Open
Description
Is there an existing issue for this?
- I have searched the existing issues
Is your feature request related to a problem? Please describe.
Understood. Here’s the updated and concise version:
🔧 Milvus Highlight Design (v0.2)
✅ Schema Definition
Highlight is enabled per field in the collection schema:
{
"field_name": "content",
"data_type": "VarChar",
"enable_highlight": true,
"highlight_config": {
"mode": "bm25" | "colbert" | "rerank"
}
}
🔍 Query API Extension
Highlight must specify the target field:
{
"highlight": {
"field": "content",
"top_k": 5 // optional, for rerank/colbert
}
}
🧾 Response Format
{
"field": "content",
"text": "...",
"highlights": [
{"start": 15, "end": 22, "score": 0.81}
]
}
Modes
BM25 (keyword)
Based on N-GRAM index.
Highlights matched keywords.
Light-weight, fast.
ColBERT (multi-vector)
Requires ColBERT-based index.
Highlights document tokens with highest dot-product to query tokens.

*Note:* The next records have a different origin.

## config.mk

```make
export PLATFORM = sky130hd
export DESIGN_NAME = tvs_front
export DESIGN_NICKNAME = d
export VERILOG_FILES = /design/src/rtl/core/tvs_pkg.sv /design/src/rtl/core/tvs_front.sv
export SDC_FILE = /design/constraint.sdc
export NUM_CORES = 1
export LEC_CHECK = 0
export BUFFER_PORTS_ARGS = -buffer_cell sky130_fd_sc_hd__buf_2
export CAP_MARGIN = 5
export CORE_MARGIN = 5
export CORE_UTILIZATION = 29
export CTS_BUF_LIST = sky130_fd_sc_hd__clkbuf_4
export CTS_CLUSTER_SIZE = 14
export DETAILED_ROUTE_END_ITERATION = 6
export GPL_ROUTABILITY_DRIVEN = 0
export SYNTH_ARGS = -nofsm -noshare
export SYNTH_HDL_FRONTEND = slang
export SYNTH_SLANG_ARGS = --single-unit
export TNS_END_PERCENT = 1
```

## constraint.sdc

```tcl
create_clock -name clk -period 10.41 [get_ports clk]
set_input_delay 0 -clock clk [delete_from_list [all_inputs] [get_ports clk]]
set_output_delay 0 -clock clk [all_outputs]
set_load 0.01 [all_outputs]
```

## src/rtl/core/tvs_pkg.sv

```systemverilog
// Shared widths, codes and helpers for the trilinear volume sampler.
// Used by every module under rtl/core; depends on nothing else.
package tvs_pkg;

  // Defaults for the top-level parameters
  localparam int MAX_DIM_DEF    = 32;
  localparam int VOXEL_BITS_DEF = 16;

  // Fixed field widths of the channels
  localparam int CFG_W     = 6;
  localparam int CFG_IDX_W = 2;
  localparam int INDEX_W   = 15;
  localparam int VALUE_W   = 16;
  localparam int POS_W     = 17;
  localparam int OUT_W     = 16;

  // Coordinate math: a voxel coordinate never exceeds the largest dim register value
  localparam int FRAC_W  = 16;
  localparam int IDX_W   = CFG_W;
  localparam int ROW_W   = 2 * CFG_W;
  localparam int LIN_W   = 3 * CFG_W;
  localparam int AXIS_W  = 2 * IDX_W + FRAC_W;
  localparam int SPLIT_W = 3 * AXIS_W;

  localparam int ROUND_HALF = 32768;
  localparam int Q_DEPTH    = 2;

  localparam logic [CFG_W-1:0] DIM_RESET = CFG_W'(32);
  localparam logic [POS_W-1:0] ONE_Q16   = POS_W'(65536);

  // Opcodes of an input item
  localparam logic OP_WRITE  = 1'b0;
  localparam logic OP_SAMPLE = 1'b1;

  // Configuration register indexes
  localparam logic [CFG_IDX_W-1:0] REG_DIM_X = CFG_IDX_W'(0);
  localparam logic [CFG_IDX_W-1:0] REG_DIM_Y = CFG_IDX_W'(1);
  localparam logic [CFG_IDX_W-1:0] REG_DIM_Z = CFG_IDX_W'(2);

  // Status of the back end, watched at the top level
  typedef struct packed {
    logic busy;
    logic done;
  } bk_stat_t;

  function automatic int addr_width(input int max_dim);
    return $clog2(max_dim * max_dim * max_dim);
  endfunction

  function automatic int cmd_width(input int max_dim, input int voxel_bits);
    return 1 + addr_width(max_dim) + voxel_bits + SPLIT_W;
  endfunction

endpackage

```

## src/rtl/core/tvs_front.sv

```systemverilog
// Front end of the sampler: accepts items, holds the dimension registers,
// drops out-of-range writes and splits sample positions. Depends on tvs_pkg.
module tvs_front #(
  parameter int MAX_DIM    = tvs_pkg::MAX_DIM_DEF,
  parameter int VOXEL_BITS = tvs_pkg::VOXEL_BITS_DEF
) (
  input  logic                                  clk,
  input  logic                                  rst_n,
  input  logic                                  in_valid,
  output logic                                  in_stall,
  input  logic                                  in_opcode,
  input  logic [tvs_pkg::INDEX_W-1:0]           in_voxel_index,
  input  logic [tvs_pkg::VALUE_W-1:0]           in_voxel_value,
  input  logic [tvs_pkg::POS_W-1:0]             in_pos_x,
  input  logic [tvs_pkg::POS_W-1:0]             in_pos_y,
  input  logic [tvs_pkg::POS_W-1:0]             in_pos_z,
  input  logic                                  cfg_we,
  input  logic [tvs_pkg::CFG_IDX_W-1:0]         cfg_index,
  input  logic [tvs_pkg::CFG_W-1:0]             cfg_wdata,
  output logic [tvs_pkg::CFG_W-1:0]             dim_x_eff,
  output logic [tvs_pkg::CFG_W-1:0]             dim_y_eff,
  output logic                                  q_push,
  output logic [tvs_pkg::cmd_width(MAX_DIM, VOXEL_BITS)-1:0] q_data,
  input  logic                                  q_full
);
  import tvs_pkg::*;

  localparam int ADDR_W      = addr_width(MAX_DIM);
  localparam int STORE_DEPTH = MAX_DIM * MAX_DIM * MAX_DIM;

  logic [CFG_W-1:0]   dim_x_r, dim_y_r, dim_z_r;
  logic [CFG_W-1:0]   dim_z_eff;
  logic               valid_r, valid_nxt;
  logic               op_r;
  logic [INDEX_W-1:0] index_r;
  logic [VALUE_W-1:0] value_r;
  logic [POS_W-1:0]   pos_x_r, pos_y_r, pos_z_r;
  logic               accept, advance, keep;
  logic [AXIS_W-1:0]  split_x, split_y, split_z;

  // Clamp a dimension register to 1..MAX_DIM
  function automatic logic [CFG_W-1:0] eff_dim(input logic [CFG_W-1:0] d);
    logic [CFG_W-1:0] r;
    r = d;
    if (d == '0) begin
      r = CFG_W'(1);
    end else if (int'(d) > MAX_DIM) begin
      r = CFG_W'(MAX_DIM);
    end
    return r;
  endfunction

  // Scale a Q1.16 position by (dim - 1): floor index, ceil index, fraction
  function automatic logic [AXIS_W-1:0] axis_split(input logic [POS_W-1:0] pos,
                                                   input logic [CFG_W-1:0] dim);
    logic [POS_W-1:0]         p;
    logic [POS_W+CFG_W-1:0]   f;
    logic [IDX_W-1:0]         lo, hi;
    logic [FRAC_W-1:0]        t;
    p  = (pos > ONE_Q16) ? ONE_Q16 : pos;
    f  = (POS_W+CFG_W)'(p) * (POS_W+CFG_W)'(dim - CFG_W'(1));
    lo = f[FRAC_W +: IDX_W];
    t  = f[FRAC_W-1:0];
    hi = lo + IDX_W'(t != '0);
    return {lo, hi, t};
  endfunction

  assign dim_x_eff = eff_dim(dim_x_r);
  assign dim_y_eff = eff_dim(dim_y_r);
  assign dim_z_eff = eff_dim(dim_z_r);

  // Hold the item while the queue is full
  assign in_stall = valid_r && q_full;
  assign accept   = in_valid && !in_stall;
  assign advance  = valid_r && !q_full;
  assign keep     = (op_r == OP_SAMPLE) || (32'(index_r) < 32'(STORE_DEPTH));
  assign q_push   = advance && keep;

  assign split_x = axis_split(pos_x_r, dim_x_eff);
  assign split_y = axis_split(pos_y_r, dim_y_eff);
  assign split_z = axis_split(pos_z_r, dim_z_eff);

  assign q_data = {op_r == OP_SAMPLE, ADDR_W'(index_r), VOXEL_BITS'(value_r),
                   split_x, split_y, split_z};

  always_comb begin
    valid_nxt = valid_r;
    if (accept) begin
      valid_nxt = 1'b1;
    end else if (advance) begin
      valid_nxt = 1'b0;
    end
  end

  // Dimension registers; writes beyond the last index do nothing
  always_ff @(posedge clk) begin
    if (!rst_n) begin
      dim_x_r <= DIM_RESET;
      dim_y_r <= DIM_RESET;
      dim_z_r <= DIM_RESET;
      valid_r <= 1'b0;
    end else begin
      valid_r <= valid_nxt;
      if (cfg_we) begin
        case (cfg_index)
          REG_DIM_X: dim_x_r <= cfg_wdata;
          REG_DIM_Y: dim_y_r <= cfg_wdata;
          REG_DIM_Z: dim_z_r <= cfg_wdata;
          default: ;
        endcase
      end
    end
  end

  // Capture the accepted item
  always_ff @(posedge clk) begin
    if (accept) begin
      op_r    <= in_opcode;
      index_r <= in_voxel_index;
      value_r <= in_voxel_value;
      pos_x_r <= in_pos_x;
      pos_y_r <= in_pos_y;
      pos_z_r <= in_pos_z;
    end
  end

endmodule

```

==> impl_results.md, run 1 <==
* Rows at 83
* Max stage delay on crit path at 0.85 ns
* Synth unique cells at 63
* DR vias/cell at 4.66
* Bufs on Longest Clock Path at 2
* Synth warn at 0
* Ports at 226
* Cell Area, Placed at 0.0172 mm²
* PnR worst setup slack at 1.72 ns
* Worst Path Required at 10.41 ns
* Total iterations of the first detailed-routing run at 5
* First-pass GRT wire length at 68,000 µm
* Root Driver: clkbuf_4
* Worst Path Max Fanout at 15
* Grt peak-use layer: met2
* Iteration-0 DRC Markers at 654
* Post-synth top area share at 0.297
* Die height at 239 µm
* WL/cell at 15.6 µm
* Number of I/O port buffers at 225
* Setup crit start kind: register
* Syn_area_per_cell at 9.50 µm²
* Fillers at 5,263
* CP Cell Sequence: nor4_1, nand4_1, nand2_1, inv_1, nor2_1, nand2_1, fa_1, inv_1, fa_1, fa_1, fa_1, ha_1, a21oi_1, o21ai_0, a311oi_1, nor2_1, xor2_1, or4_1, or3_1, ha_1, ha_1, nand3_1, xnor2_1, buf_2
* Multi-input gate area at 0.0111 mm²
* Dpl ws at 1.97 ns
* Worst-Skew Late Latency at 0.52 ns
* Synth top area cells: fa_1 (30%), edfxtp_1 (16%), ha_1 (12%), inv_1 (8.0%), and2_1 (4.8%)
* Synth Cell Area at 0.0152 mm²
* H-tree levels at 3
* Leading area contributor after synthesis: fa_1
* Final Cycle Share at 0.835
* Starting Density at 0.294
* Flops & latches, synth at 102
* Critical Path AT at 8.69 ns
* Nets at 2,416
* Gr ovfl total at 0
* Sequential element share of the synthesized area at 0.189
* Post-synth EDFFs at 83
* Worst slew pin tran at 1.23 ns
* Worst Skew at 0.0244 ns
* Post-DRT Antenna Nets at 0
* GRT met1 Usage at 0.193
* Grt met3 use at 0.0314
* Largest net degree at the start of global routing at 55
* Gr usage total at 0.147
* RSZ-0062 raised after global routing: no
* Share of cells above drive strength 1 at 0.138
* Detailed-route via count at 12,300
* Fmax at 0.115 GHz
* Max Slew Vio Count at 0
* Remaining DRCs at 0
* HPWL Detailed at 33,600 µm
* Setup CP Type: register to output pin
* Core region area at 0.0515 mm²
* Grt met2 use at 0.253
* Sequential Area at 0.00287 mm²
* CP max stage cell: nor2_1
* Setup violators final at 0
* CP endpoint kind: output pin
* Max_slew headroom at 0.172
* Ys async rst share at 0
* Top FF cell, synth: edfxtp_1
* Vias in the first global route at 13,100
* Synth Instances at 1,596
* Leakage power at 9.13 nW
* Peak supply drop at 0.242 mV
* CTS tree: yes
* Hold Vio Cnt, Final at 0
* Area grow syn2layout at 21.1%
* Power Dens Cells at 252 mW/mm²
* Clock tree sinks at 102
* Fin crit period at 8.69 ns
* Clock Pin Slew Worst Setup and Hold Paths at 0.17 ns
* Clock buffer count from CTS at 9
* Initial antenna violation count at 5
* Post-Route Setup TNS at 0 ns
* Die ar. at 0.0570 mm²
* Max-Cap Viols at 0
* Post-CTS setup buffers at 0
* Final wirelength at 41,200 µm
* Hold Crit Class: input pin to register
* Outcome: completed
* CP dominant cell by count: fa_1
* Die W at 239 µm
* Post-route design area at 0.0184 mm²
* Post-CTS Resized at 0
## area by class of cell
type	instances	share of cell area
Tap cell	680	0.0463
Sequential cell	102	0.156
Clock inverter	7	0.00490
Clock buffer	9	0.00368
Multi-Input combinational cell	1179	0.605
Antenna cell	3	0.000409
Timing Repair Buffer	329	0.117
Inverter	324	0.0662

Token-level semantic match.
ReRank (cross-encoder)
Works with rerank models like BGE-Reranker.
Highlights tokens with high attention/logit score.
High quality, slower.
See https://medium.com/%40hlealpablo/extracting-token-level-importance-from-cross-encoders-for-quick-simple-highlighting-ee4cca36764b for details
Describe the solution you'd like.
No response
Describe an alternate solution.
No response
Anything else? (Additional Context)
No response